A Pap smear or Pap test is named after Georges Papanicolaou, a doctor who worked at Cornell University in  New York and developed the test in the middle of the last century.

The pap test is a routine test performed  on women during their regular gynecological check-up. Typically, the test is performed according to published guidelines, and recommendations how often to do it are often changing, the most recent change in Pap smear guidelines was in 2012. The test is an early detection tool for cervical cancer, changes in the cervix or pre-cancerous cells associated with the cervix.

Who Needs a Pap Smear?
There are official recommendations supported by several organizations including ACOG about cervical cancer screening. During the first test, the patient may wish to bring a close family member to help ease anxiety; other women are completely comfortable with the test and require no additional support. The test takes only a few minutes and involves scraping cells from the cervix. The cells are sent to the lab where they are tested for cancer, pre-cancer and other infections. If the cells are abnormal or cervical cancer is detected, the gynecologist will discuss further testing and treatment options with the patient.
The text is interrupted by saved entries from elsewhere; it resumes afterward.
===== src/rtl/cpu_frontend_pkg.sv =====
// Shared frontend definitions: fetch FSM states, kseg translation constants
// and the boot vector.
package cpu_frontend_pkg;

    typedef enum logic [1:0] {
        S_BOOT,
        S_RUN,
        S_WAIT_DS
    } fetch_state_e;

    // vaddr[31:30] value that selects kseg0/kseg1, and the value forced onto vaddr[31:29]
    localparam logic [1:0] KSEG_SEG_MATCH = 2'b10;
    localparam logic [2:0] KSEG_CLEAR     = 3'b000;

    localparam logic [31:0] RESET_PC_DEFAULT = 32'hBFC0_0000;

endpackage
Pap Smear History and Your Future Testing
Frequency of Pap smear tests is often determined by the gynecologist based on potential risk factors and Pap smear results as well as official recommendations. If a woman has no previous familial history of cervical cancer or Pap smear abnormalities, she may be advised to have a Pap smear less often.
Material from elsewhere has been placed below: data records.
`config.mk`:
```
export PLATFORM = sky130hd
export DESIGN_NAME = expression_response_unpacker_flat
export DESIGN_NICKNAME = d
export VERILOG_FILES = /design/src/rtl/expr_pkg.sv /design/src/rtl/expression_response_unpacker_if.sv /design/src/rtl/expr_misr.sv /design/src/rtl/expression_response_unpacker.sv /design/src/flat_wrapper.sv
export SDC_FILE = /design/constraint.sdc
export NUM_CORES = 1
export LEC_CHECK = 0
export ABC_AREA = 1
export CELL_PAD_IN_SITES_DETAIL_PLACEMENT = 0
export CELL_PAD_IN_SITES_GLOBAL_PLACEMENT = 2
export CORE_UTILIZATION = 25
export CTS_CLUSTER_DIAMETER = 200
export CTS_CLUSTER_SIZE = 30
export DETAILED_ROUTE_END_ITERATION = 10
export GPL_TIMING_DRIVEN = 0
export PLACE_DENSITY = 0.63
export SETUP_SLACK_MARGIN = 0.1
export SLEW_MARGIN = 5
export SYNTH_ARGS = -nofsm -noshare
export SYNTH_HDL_FRONTEND = slang
export SYNTH_SLANG_ARGS = --single-unit
```
`constraint.sdc`:
```
create_clock -name clk -period 12.1 [get_ports clk]
set_input_delay 2.42 -clock clk [delete_from_list [all_inputs] [get_ports clk]]
set_output_delay 2.42 -clock clk [all_outputs]
set_load 0.02 [all_outputs]
```
`src/rtl/expr_pkg.sv`:
```
// ============================================================================
// Module   : expr_pkg
// Brief    : Shared constants, field layout tables and beat type for the
//            expression result unpacker.
// Revision : 1.0
// ============================================================================
`default_nettype none

package expr_pkg;

  localparam int Y_W    = 90;
  localparam int NFIELD = 18;
  localparam int OUT_W  = 8;
  localparam int SIG_W  = 32;
  localparam int CNT_W  = 16;

  localparam logic [SIG_W-1:0] POLY = 32'h04C11DB7;

  // Tables are indexed by field number; element 17 is written first.
  localparam logic [NFIELD-1:0][2:0] FIELD_W = {
    3'd6, 3'd5, 3'd4,  3'd6, 3'd5, 3'd4,  3'd6, 3'd5, 3'd4,
    3'd6, 3'd5, 3'd4,  3'd6, 3'd5, 3'd4,  3'd6, 3'd5, 3'd4
  };

  localparam logic [NFIELD-1:0][6:0] FIELD_OFF = {
    7'd0,  7'd6,  7'd11, 7'd15, 7'd21, 7'd26,
    7'd30, 7'd36, 7'd41, 7'd45, 7'd51, 7'd56,
    7'd60, 7'd66, 7'd71, 7'd75, 7'd81, 7'd86
  };

  // Fields of odd groups (3..5, 9..11, 15..17) carry signed values.
  localparam logic [NFIELD-1:0] FIELD_SGN = 18'h38E38;

  typedef struct packed {
    logic [4:0]       idx;
    logic [OUT_W-1:0] data;
  } field_t;

  function automatic logic [OUT_W-1:0] ext_field(input logic [Y_W-1:0] y,
                                                 input logic [4:0]     i);
    logic [5:0]       raw;
    logic [OUT_W-1:0] r;
    raw = 6'(y >> FIELD_OFF[i]);
    case (FIELD_W[i])
      3'd4:    r = FIELD_SGN[i] ? {{4{raw[3]}}, raw[3:0]} : {4'b0, raw[3:0]};
      3'd5:    r = FIELD_SGN[i] ? {{3{raw[4]}}, raw[4:0]} : {3'b0, raw[4:0]};
      default: r = FIELD_SGN[i] ? {{2{raw[5]}}, raw[5:0]} : {2'b0, raw[5:0]};
    endcase
    return r;
  endfunction

endpackage

`default_nettype wire

```
`src/rtl/expression_response_unpacker_if.sv`:
```
// ============================================================================
// Module   : expression_response_unpacker_if
// Brief    : Packed-vector input and field-beat output handshakes.
// Revision : 1.0
// ============================================================================
`default_nettype none

interface expression_response_unpacker_if;

  logic                         in_valid;
  logic                         in_ready;
  logic [expr_pkg::Y_W-1:0]     in_y;
  logic                         out_valid;
  logic                         out_ready;
  logic [4:0]                   out_idx;
  logic [expr_pkg::OUT_W-1:0]   out_data;
  logic                         out_last;

  modport master (
    output in_valid, in_y, out_ready,
    input  in_ready, out_valid, out_idx, out_data, out_last
  );

  modport slave (
    input  in_valid, in_y, out_ready,
    output in_ready, out_valid, out_idx, out_data, out_last
  );

endinterface

`default_nettype wire

```
`src/rtl/expr_misr.sv`:
```
// ============================================================================
// Module   : expr_misr
// Brief    : 32-bit MISR over accepted result vectors plus a saturating
//            vector counter.
// Revision : 1.0
// ============================================================================
`default_nettype none

module expr_misr import expr_pkg::*; (
  input  wire logic             clk,
  input  wire logic             rst,
  input  wire logic             clear,
  input  wire logic             en,
  input  wire logic [Y_W-1:0]   y,
  output logic      [SIG_W-1:0] sig,
  output logic      [CNT_W-1:0] count
);

  logic [SIG_W-1:0] w_fold;

  assign w_fold = y[31:0] ^ y[63:32] ^ {6'b0, y[89:64]};

  // Clear takes priority over a coincident transfer.
  always_ff @(posedge clk) begin
    if (rst || clear) begin
      sig   <= '0;
      count <= '0;
    end else if (en) begin
      sig   <= {sig[SIG_W-2:0], 1'b0} ^ (sig[SIG_W-1] ? POLY : '0) ^ w_fold;
      count <= (count == {CNT_W{1'b1}}) ? count : count + 1'b1;
    end
  end

endmodule

`default_nettype wire

```
`src/rtl/expression_response_unpacker.sv`:
```
// ============================================================================
// Module   : expression_response_unpacker
// Brief    : Buffers packed 90-bit result vectors and emits their 18 fields
//            one per beat, extended to 8 bits; signs every accepted vector.
// Revision : 1.0
// ============================================================================
`default_nettype none

module expression_response_unpacker import expr_pkg::*; (
  input  wire logic                  clk,
  input  wire logic                  rst,
  expression_response_unpacker_if.slave bus,
  input  wire logic                  sig_clear,
  output logic      [SIG_W-1:0]      sig,
  output logic      [CNT_W-1:0]      vec_count
);

  typedef enum logic [0:0] {
    S_IDLE = 1'b0,
    S_EMIT = 1'b1
  } state_t;

  logic [Y_W-1:0]   r_mem [2];
  logic             r_rd;
  logic             r_wr;
  logic [1:0]       r_count;
  logic             r_in_ready;

  state_t           r_state;
  field_t           r_field;
  logic             r_out_valid;
  logic             r_out_last;

  logic             w_push;
  logic             w_beat;
  logic             w_pop;
  logic [1:0]       w_count_nxt;
  logic [Y_W-1:0]   w_head;
  logic [Y_W-1:0]   w_after;
  logic [OUT_W-1:0] w_next0;
  logic [4:0]       w_idx_inc;
  logic [OUT_W-1:0] w_ext [NFIELD];

  assign w_push      = bus.in_valid && r_in_ready;
  assign w_beat      = r_out_valid && bus.out_ready;
  assign w_pop       = w_beat && r_out_last;
  assign w_count_nxt = r_count + 2'(w_push) - 2'(w_pop);
  assign w_head      = r_mem[r_rd];
  assign w_idx_inc   = r_field.idx + 5'd1;

  // Vector that becomes head after a pop; an empty slot means the vector
  // being pushed in the same cycle.
  assign w_after = (r_count == 2'd2) ? r_mem[~r_rd] : bus.in_y;
  assign w_next0 = ext_field(w_after, 5'd0);

  for (genvar f = 0; f < NFIELD; f++) begin : g_ext
    assign w_ext[f] = ext_field(w_head, 5'(f));
  end

  always_ff @(posedge clk) begin
    if (w_push) begin
      r_mem[r_wr] <= bus.in_y;
    end
  end

  always_ff @(posedge clk) begin
    if (rst) begin
      r_rd       <= 1'b0;
      r_wr       <= 1'b0;
      r_count    <= 2'd0;
      r_in_ready <= 1'b1;
    end else begin
      if (w_push) r_wr <= ~r_wr;
      if (w_pop)  r_rd <= ~r_rd;
      r_count    <= w_count_nxt;
      r_in_ready <= (w_count_nxt != 2'd2);
    end
  end

  always_ff @(posedge clk) begin
    if (rst) begin
      r_state     <= S_IDLE;
      r_out_valid <= 1'b0;
      r_out_last  <= 1'b0;
      r_field     <= '0;
    end else begin
      case (r_state)
        S_IDLE: begin
          if (r_count != 2'd0) begin
            r_state      <= S_EMIT;
            r_out_valid  <= 1'b1;
            r_out_last   <= 1'b0;
            r_field.idx  <= 5'd0;
            r_field.data <= w_ext[0];
          end
        end
        S_EMIT: begin
          if (w_beat) begin
            if (r_out_last) begin
              r_out_last  <= 1'b0;
              r_field.idx <= 5'd0;
              if (w_count_nxt != 2'd0) begin
                r_field.data <= w_next0;
              end else begin
                r_state      <= S_IDLE;
                r_out_valid  <= 1'b0;
                r_field.data <= '0;
              end
            end else begin
              r_field.idx  <= w_idx_inc;
              r_field.data <= w_ext[w_idx_inc];
              r_out_last   <= (w_idx_inc == 5'(NFIELD - 1));
            end
          end
        end
        default: r_state <= S_IDLE;
      endcase
    end
  end

  assign bus.in_ready  = r_in_ready;
  assign bus.out_valid = r_out_valid;
  assign bus.out_idx   = r_field.idx;
  assign bus.out_data  = r_field.data;
  assign bus.out_last  = r_out_last;

  expr_misr u_misr (
    .clk   (clk),
    .rst   (rst),
    .clear (sig_clear),
    .en    (w_push),
    .y     (bus.in_y),
    .sig   (sig),
    .count (vec_count)
  );

endmodule

`default_nettype wire

```
`src/flat_wrapper.sv`:
```
// flat-port wrapper written by rule: the top's interface ports become plain ports
module expression_response_unpacker_flat import expr_pkg::*;
  (clk, rst, sig_clear, sig, vec_count, bus_in_valid, bus_in_y, bus_out_ready, bus_in_ready, bus_out_valid, bus_out_idx, bus_out_data, bus_out_last);
  expression_response_unpacker_if bus_i ();
  input  wire logic clk;
  input  wire logic rst;
  input  wire logic sig_clear;
  output logic      [SIG_W-1:0] sig;
  output logic      [CNT_W-1:0] vec_count;
  input wire logic [$bits(bus_i.in_valid)-1:0] bus_in_valid;
  input wire logic [$bits(bus_i.in_y)-1:0] bus_in_y;
  input wire logic [$bits(bus_i.out_ready)-1:0] bus_out_ready;
  output wire logic [$bits(bus_i.in_ready)-1:0] bus_in_ready;
  output wire logic [$bits(bus_i.out_valid)-1:0] bus_out_valid;
  output wire logic [$bits(bus_i.out_idx)-1:0] bus_out_idx;
  output wire logic [$bits(bus_i.out_data)-1:0] bus_out_data;
  output wire logic [$bits(bus_i.out_last)-1:0] bus_out_last;
  assign bus_i.in_valid = bus_in_valid;
  assign bus_i.in_y = bus_in_y;
  assign bus_i.out_ready = bus_out_ready;
  assign bus_in_ready = bus_i.in_ready;
  assign bus_out_valid = bus_i.out_valid;
  assign bus_out_idx = bus_i.out_idx;
  assign bus_out_data = bus_i.out_data;
  assign bus_out_last = bus_i.out_last;
  expression_response_unpacker u_core (.clk(clk), .rst(rst), .bus(bus_i), .sig_clear(sig_clear), .sig(sig), .vec_count(vec_count));
endmodule
```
Post-hysterectomy patients may not need future Pap smear testing. The total hysterectomy removes the cervix and the uterus, along with other reproductive elements like the fallopian tubes and ovaries in some cases. Women with no history of cervical cancer or pre-cancerous cells who’ve undergone a total hysterectomy do not need an annual Pap smear. There is no cervix to test and with no history of cervical problems, Pap smears are irrelevant. However, post-hysterectomy patients still need to visit their gynecologist annually for a pelvic exam.

Pap smears are a simple and easy preventative and diagnostic tool crucial to a woman’s health. If there is a history of cervical cancer or abnormal Pap smear test results in your family, it may be best to talk with your gynecologist about a personalized testing schedule. The sooner problems are detected, the better the treatment results.